I got my ADHD test results.

-1.8 considered positive for ADHD

-5.5 my first score, off the scale for ADHD
-4.5 my second score, not at all the improvement the Ph.D. wanted

-1.3 my third score this week, considered normal on the low side

It is so laughable that I want to cry. I am not unADHD all the sudden. I prepared for the test and had specific strategies, told her so, too, except for the aromatherapy part. Because of what I told her, she said she'd like me to be able to increase my speed and keep my accuracy, so she'll keep me on.

[Ted told me this evening that he can see where it'd be tough to be my doctor, because I'm probably smarter than they are. heh. I can't help but to like him.]

She wanted to wean me down to one session per week, but I asked for more, as in two per week. So I'll be scheduling the next twenty visits tomorrow, followed by another ADHD test in which I will use no aromatherapy or ear plugs, i.e trying to mimic normal life during the test, unless normal life for me actually translates to forever walking around with a bottle of pleasantly scented oil to apply around my nose and yellow foam sticking out of my ears.

Maybe the next block of sessions will help it all stick, seeins how I'm pretty much cured and all now.



Edited to Qualify whilst trying not to be flip:
Neurofeed.back is considered a way to train your brain to compensate for many ADHD tendencies, meaning controlling things like the sleepy waves (alpha and theta) that overtake concentrating waves (beta) when the ADHDer tries to think/perform, especially the mundane - or in my case, clean my house, pay bills, do taxes. In Ted's case, it means studying for a test. Of course, it really isn't this simple, but it is remarkable for many people.

It's not that I don't think it works. Not at all. But, per my usual course of events and my personal black cloud, it is not working in a grand fashion for me, despite me performing better on the test. I cannot generalize to my overall life how it went on that test - my focus/concentration occurring in a darkened room with no distractions - to regular existence and normal/abnormal stressors. It will take considerable more practice for the tiny skills to become routine skills, if that is even possible for me.

The frustrating part is that I know how hard I try on everything and this is something I was led to believe I didn't need to try on, that it would come. Hook me up, give me beeps, and my brain would know what to do. Not. I am so very hardheaded.

After 20 sessions of rolling with it, when I went in for my second test, the one I didn't improve on like Ph.D. wanted, the receptionist asked me beforehand if I'd had a light bulb go off/big differences. I said I could tell miniscule things, but nothing life altering. She seemed surprised in almost a condescending fashion, that most people have marked improvement by 20 sessions, definitely by 23 or so. Yeah, I felt like a complete loser and drove sobbing to my therapist afterwards, completely upended. [I related this stuff to the Ph.D. yesterday on the phone, so I feel better to have gotten it off my chest, but it feels so very awkward, too.]

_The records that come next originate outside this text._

==> config.mk <==
export PLATFORM = sky130hd
export DESIGN_NAME = trng_ctrl_flat
export DESIGN_NICKNAME = d
export VERILOG_FILES = /design/src/rtl/trng_pkg.sv /design/src/rtl/trng_ctrl_if.sv /design/src/rtl/trng_sync.sv /design/src/rtl/trng_ctrl.sv /design/src/flat_wrapper.sv
export SDC_FILE = /design/constraint.sdc
export NUM_CORES = 1
export LEC_CHECK = 0
export CAP_MARGIN = 0
export CORE_MARGIN = 1.5
export CORE_UTILIZATION = 35
export CTS_CLUSTER_DIAMETER = 50
export DETAILED_ROUTE_END_ITERATION = 8
export GPL_TIMING_DRIVEN = 0
export HOLD_SLACK_MARGIN = 0.03
export PLACE_DENSITY = 0.53
export SLEW_MARGIN = 20
export SYNTH_ARGS = -nofsm -noshare
export SYNTH_HDL_FRONTEND = slang
export SYNTH_HIERARCHICAL = 1
export SYNTH_SLANG_ARGS = --single-unit
==> constraint.sdc <==
create_clock -name clk -period 2.7 [get_ports clk]
set_input_delay 0.81 -clock clk [delete_from_list [all_inputs] [get_ports clk]]
set_output_delay 0.81 -clock clk [all_outputs]
set_load 0.03 [all_outputs]
==> src/rtl/trng_pkg.sv <==
// trng_pkg: shared types and default configuration for the TRNG sequencing controller.
package trng_pkg;

   // Controller FSM states, also exported on the debug state port.
   typedef enum logic [1:0] {
      ST_IDLE   = 2'd0,
      ST_WARMUP = 2'd1,
      ST_SAMPLE = 2'd2,
      ST_HOLD   = 2'd3
   } trng_ctrl_state_t;

   localparam int TRNG_WORD_WIDTH    = 32;
   localparam int TRNG_WARMUP_CYCLES = 256;
   localparam int TRNG_SAMPLE_DIV    = 4;
   localparam int TRNG_RC_LIMIT      = 16;

endpackage

==> src/rtl/trng_ctrl_if.sv <==
// trng_ctrl_if: word output channel of the TRNG controller.
// Handshake: a word transfers on every rising clk edge where valid_o & ready_i
// are both high; once valid_o rises it stays high with data_o unchanged until
// that transfer (only reset may drop it), and ready_i may be driven freely.
interface trng_ctrl_if
   import trng_pkg::*;
#(
   parameter int WORD_WIDTH = TRNG_WORD_WIDTH
);
   logic [WORD_WIDTH-1:0] data_o;
   logic                  valid_o;
   logic                  ready_i;

   modport master (output data_o, output valid_o, input ready_i);
   modport slave  (input data_o, input valid_o, output ready_i);
endinterface

==> src/rtl/trng_sync.sv <==
// trng_sync: 2-flop synchronizer with synchronous active-high reset for an
// asynchronous single-bit input.
module trng_sync (
   input  logic clk,
   input  logic reset,
   input  logic d,
   output logic q
);
   logic meta_q;
   logic sync_q;

   // Two-stage capture; only the second stage is consumed downstream.
   always_ff @(posedge clk) begin
      if (reset) begin
         meta_q <= 1'b0;
         sync_q <= 1'b0;
      end else begin
         meta_q <= d;
         sync_q <= meta_q;
      end
   end

   assign q = sync_q;
endmodule

==> src/rtl/trng_ctrl.sv <==
// trng_ctrl: sequences the ring-oscillator TRNG core (warm-up, divided-rate
// sampling, word packing) and offers each word on a valid/ready channel.
// Optional repetition-count health test is built when TRNG_HEALTH_EN is defined.
module trng_ctrl
   import trng_pkg::*;
#(
   parameter int WORD_WIDTH    = TRNG_WORD_WIDTH,
   parameter int WARMUP_CYCLES = TRNG_WARMUP_CYCLES,
   parameter int SAMPLE_DIV    = TRNG_SAMPLE_DIV,
   parameter int RC_LIMIT      = TRNG_RC_LIMIT
) (
   input  logic             clk,
   input  logic             reset,
   input  logic             enable,
   output logic             trng_en,
   input  logic             trng_in,
   output logic             busy_o,
   output logic             health_fail_o,
   output trng_ctrl_state_t state_o,
   trng_ctrl_if.master      bus
);
   localparam logic [1:0] S_IDLE   = 2'd0;
   localparam logic [1:0] S_WARMUP = 2'd1;
   localparam logic [1:0] S_SAMPLE = 2'd2;
   localparam logic [1:0] S_HOLD   = 2'd3;

   localparam int WCW = $clog2(WARMUP_CYCLES) + 1;
   localparam int DCW = $clog2(SAMPLE_DIV) + 1;
   localparam int BCW = $clog2(WORD_WIDTH) + 1;

   localparam logic [WCW-1:0] WARM_LAST = WCW'(WARMUP_CYCLES - 1);
   localparam logic [DCW-1:0] DIV_LAST  = DCW'(SAMPLE_DIV - 1);
   localparam logic [BCW-1:0] BIT_LAST  = BCW'(WORD_WIDTH - 1);

   // Reject configurations the counters and shift logic are not built for.
   if (WORD_WIDTH < 2 || WARMUP_CYCLES < 1 || SAMPLE_DIV < 1 ||
       RC_LIMIT < 2 || RC_LIMIT > WORD_WIDTH) begin : g_param_check
      $error("trng_ctrl: parameter out of range");
   end

   logic                  s_bit;
   logic [1:0]            state_q, state_d;
   logic [WCW-1:0]        warm_q, warm_d;
   logic [DCW-1:0]        div_q, div_d;
   logic [BCW-1:0]        bit_q, bit_d;
   // Holds the first WORD_WIDTH-1 captures; the last capture completes the word.
   logic [WORD_WIDTH-2:0] sr_q, sr_d;
   logic [WORD_WIDTH-1:0] data_q, data_d;
   logic [WORD_WIDTH-1:0] shifted;
   logic                  capture;
   logic                  rc_hit;

   trng_sync u_sync (
      .clk   (clk),
      .reset (reset),
      .d     (trng_in),
      .q     (s_bit)
   );

   assign capture = (state_q == S_SAMPLE) && enable && (div_q == DIV_LAST);
   assign shifted = {sr_q, s_bit};

`ifdef TRNG_HEALTH_EN
   localparam int RCW = $clog2(RC_LIMIT) + 1;
   localparam logic [RCW-1:0] RC_MAX = RCW'(RC_LIMIT);

   logic [RCW-1:0] run_q, run_d;
   logic           last_q, last_d;
   logic           fail_q, fail_d;

   // Repetition-count tracking across captures; saturates so a stuck source
   // keeps discarding until the bit changes.
   always_comb begin
      run_d  = run_q;
      last_d = last_q;
      fail_d = fail_q;
      rc_hit = 1'b0;
      if (state_q == S_IDLE && enable) begin
         run_d  = '0;
         fail_d = 1'b0;
      end else if (capture) begin
         if (run_q != '0 && s_bit == last_q) begin
            run_d = (run_q == RC_MAX) ? run_q : run_q + 1'b1;
         end else begin
            run_d = RCW'(1);
         end
         last_d = s_bit;
         if (run_d == RC_MAX) begin
            rc_hit = 1'b1;
            fail_d = 1'b1;
         end
      end
   end

   // Health-test state registers.
   always_ff @(posedge clk) begin
      if (reset) begin
         run_q  <= '0;
         last_q <= 1'b0;
         fail_q <= 1'b0;
      end else begin
         run_q  <= run_d;
         last_q <= last_d;
         fail_q <= fail_d;
      end
   end

   assign health_fail_o = fail_q;
`else
   assign rc_hit        = 1'b0;
   assign health_fail_o = 1'b0;
`endif

   // Sequencing FSM with warm-up, sample divider, bit packing and handshake.
   always_comb begin
      state_d = state_q;
      warm_d  = warm_q;
      div_d   = div_q;
      bit_d   = bit_q;
      sr_d    = sr_q;
      data_d  = data_q;
      case (state_q)
         S_IDLE: begin
            if (enable) begin
               state_d = S_WARMUP;
               warm_d  = '0;
               div_d   = '0;
               bit_d   = '0;
               sr_d    = '0;
            end
         end
         S_WARMUP: begin
            if (!enable) begin
               state_d = S_IDLE;
            end else if (warm_q == WARM_LAST) begin
               state_d = S_SAMPLE;
               div_d   = '0;
               bit_d   = '0;
            end else begin
               warm_d = warm_q + 1'b1;
            end
         end
         S_SAMPLE: begin
            if (!enable) begin
               state_d = S_IDLE;
            end else if (capture) begin
               div_d = '0;
               sr_d  = shifted[WORD_WIDTH-2:0];
               if (rc_hit) begin
                  bit_d = '0;
               end else if (bit_q == BIT_LAST) begin
                  state_d = S_HOLD;
                  data_d  = shifted;
                  bit_d   = '0;
               end else begin
                  bit_d = bit_q + 1'b1;
               end
            end else begin
               div_d = div_q + 1'b1;
            end
         end
         default: begin
            if (bus.ready_i) begin
               state_d = enable ? S_SAMPLE : S_IDLE;
               div_d   = '0;
               bit_d   = '0;
            end
         end
      endcase
   end

   // Controller state registers.
   always_ff @(posedge clk) begin
      if (reset) begin
         state_q <= S_IDLE;
         warm_q  <= '0;
         div_q   <= '0;
         bit_q   <= '0;
         sr_q    <= '0;
         data_q  <= '0;
      end else begin
         state_q <= state_d;
         warm_q  <= warm_d;
         div_q   <= div_d;
         bit_q   <= bit_d;
         sr_q    <= sr_d;
         data_q  <= data_d;
      end
   end

   assign trng_en     = (state_q == S_WARMUP) || (state_q == S_SAMPLE) ||
                        ((state_q == S_HOLD) && enable);
   assign busy_o      = (state_q != S_IDLE);
   assign bus.valid_o = (state_q == S_HOLD);
   assign bus.data_o  = data_q;
   assign state_o     = trng_ctrl_state_t'(state_q);
endmodule
==> src/flat_wrapper.sv <==
// flat-port wrapper written by rule: the top's interface ports become plain ports
module trng_ctrl_flat import trng_pkg::*;
#(
   parameter int WORD_WIDTH    = TRNG_WORD_WIDTH,
   parameter int WARMUP_CYCLES = TRNG_WARMUP_CYCLES,
   parameter int SAMPLE_DIV    = TRNG_SAMPLE_DIV,
   parameter int RC_LIMIT      = TRNG_RC_LIMIT
)
  (clk, reset, enable, trng_en, trng_in, busy_o, health_fail_o, state_o, bus_data_o, bus_valid_o, bus_ready_i);
  trng_ctrl_if #(.WORD_WIDTH(WORD_WIDTH)) bus_i ();
  input  logic clk;
  input  logic reset;
  input  logic enable;
  output logic trng_en;
  input  logic trng_in;
  output logic busy_o;
  output logic health_fail_o;
  output trng_ctrl_state_t state_o;
  output wire logic [$bits(bus_i.data_o)-1:0] bus_data_o;
  output wire logic [$bits(bus_i.valid_o)-1:0] bus_valid_o;
  input wire logic [$bits(bus_i.ready_i)-1:0] bus_ready_i;
  assign bus_data_o = bus_i.data_o;
  assign bus_valid_o = bus_i.valid_o;
  assign bus_i.ready_i = bus_ready_i;
  trng_ctrl #(.WORD_WIDTH(WORD_WIDTH), .WARMUP_CYCLES(WARMUP_CYCLES), .SAMPLE_DIV(SAMPLE_DIV), .RC_LIMIT(RC_LIMIT)) u_core (.clk(clk), .reset(reset), .enable(enable), .trng_en(trng_en), .trng_in(trng_in), .busy_o(busy_o), .health_fail_o(health_fail_o), .state_o(state_o), .bus(bus_i));
endmodule
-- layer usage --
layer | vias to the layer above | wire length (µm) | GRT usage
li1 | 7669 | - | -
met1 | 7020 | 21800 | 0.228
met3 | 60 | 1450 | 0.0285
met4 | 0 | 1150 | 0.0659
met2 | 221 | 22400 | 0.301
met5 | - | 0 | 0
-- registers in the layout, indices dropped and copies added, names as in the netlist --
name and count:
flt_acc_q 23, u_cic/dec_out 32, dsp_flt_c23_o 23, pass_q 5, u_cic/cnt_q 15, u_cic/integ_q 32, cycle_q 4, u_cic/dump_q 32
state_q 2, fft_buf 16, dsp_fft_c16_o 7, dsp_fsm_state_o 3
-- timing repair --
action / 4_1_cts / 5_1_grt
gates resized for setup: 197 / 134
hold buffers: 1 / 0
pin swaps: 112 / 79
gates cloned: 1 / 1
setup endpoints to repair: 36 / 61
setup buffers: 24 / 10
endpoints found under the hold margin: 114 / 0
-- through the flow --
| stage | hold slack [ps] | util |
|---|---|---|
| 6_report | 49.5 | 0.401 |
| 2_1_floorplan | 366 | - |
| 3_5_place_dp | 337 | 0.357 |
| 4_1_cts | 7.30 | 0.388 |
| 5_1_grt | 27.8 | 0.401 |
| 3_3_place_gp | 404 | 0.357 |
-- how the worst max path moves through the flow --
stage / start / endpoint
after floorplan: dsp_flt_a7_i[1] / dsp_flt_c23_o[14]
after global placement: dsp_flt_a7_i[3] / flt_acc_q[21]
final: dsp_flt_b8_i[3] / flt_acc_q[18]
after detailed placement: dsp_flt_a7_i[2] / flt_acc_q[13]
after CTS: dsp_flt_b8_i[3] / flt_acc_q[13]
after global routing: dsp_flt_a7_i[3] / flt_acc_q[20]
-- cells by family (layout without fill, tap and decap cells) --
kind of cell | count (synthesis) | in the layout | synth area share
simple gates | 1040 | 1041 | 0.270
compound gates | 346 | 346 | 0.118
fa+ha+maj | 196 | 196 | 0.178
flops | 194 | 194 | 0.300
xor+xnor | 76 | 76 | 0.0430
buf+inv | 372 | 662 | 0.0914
File: config.mk
export PLATFORM = sky130hd
export DESIGN_NAME = uart_tx_arbiter
export DESIGN_NICKNAME = d
export VERILOG_FILES = /design/src/rtl/uart_arb_pkg.sv /design/src/rtl/uart_rr_pick.sv /design/src/rtl/uart_tx_arbiter.sv
export SDC_FILE = /design/constraint.sdc
export NUM_CORES = 1
export LEC_CHECK = 0
export BUFFER_PORTS_ARGS = -buffer_cell sky130_fd_sc_hd__buf_2
export CAP_MARGIN = 20
export CORE_UTILIZATION = 45
export CTS_CLUSTER_SIZE = 28
export DETAILED_ROUTE_END_ITERATION = 12
export GPL_TIMING_DRIVEN = 1
export PLACE_DENSITY_LB_ADDON = 0.3
export SETUP_SLACK_MARGIN = 0.1
export SYNTH_ARGS = -nofsm -noshare
export SYNTH_HDL_FRONTEND = slang
export SYNTH_SLANG_ARGS = --single-unit
File: constraint.sdc
create_clock -name clk -period 5.1 [get_ports clk]
set_input_delay 0.51 -clock clk [delete_from_list [all_inputs] [get_ports clk]]
set_output_delay 0.51 -clock clk [all_outputs]
set_load 0.01 [all_outputs]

I decided then that if this will not come to me, I must go to it.

Nothing is ever easy for me. What I've gotten only came to me after I worked very hard, but even then it is slow and not profound.

That's what I want, profound. I may have to settle for a smidgen.

3 comments:

DD said...

A cure for ADHD?!

Wow. The next thing you know they'll have a cure for infertility and homosexuality.

(I'm being flip here, people.)

Glad you are able to stay on the program. I hope the next 10 weeks go even better.

DD said...

Did my comment come off wrong? I'm sorry but I'm really fucked up right now. Ignore me.

Cricket said...

NOOO! Not at all. I realized that I was being flip in my original post and didn't explain well due to my own frustration. It truly does work for other people - for LD, Asberger's, Autism, Anoxia, Depression - many things. I'm a tough case and I hate myself for somehow being so resistant to what can amount to a cure. I desperately do not want to be in that 'special' 10-20% it doesn't work for.

Sorry, you're not in a good place today, but really you didn't bug me. You know better - I do really well at bugging myself.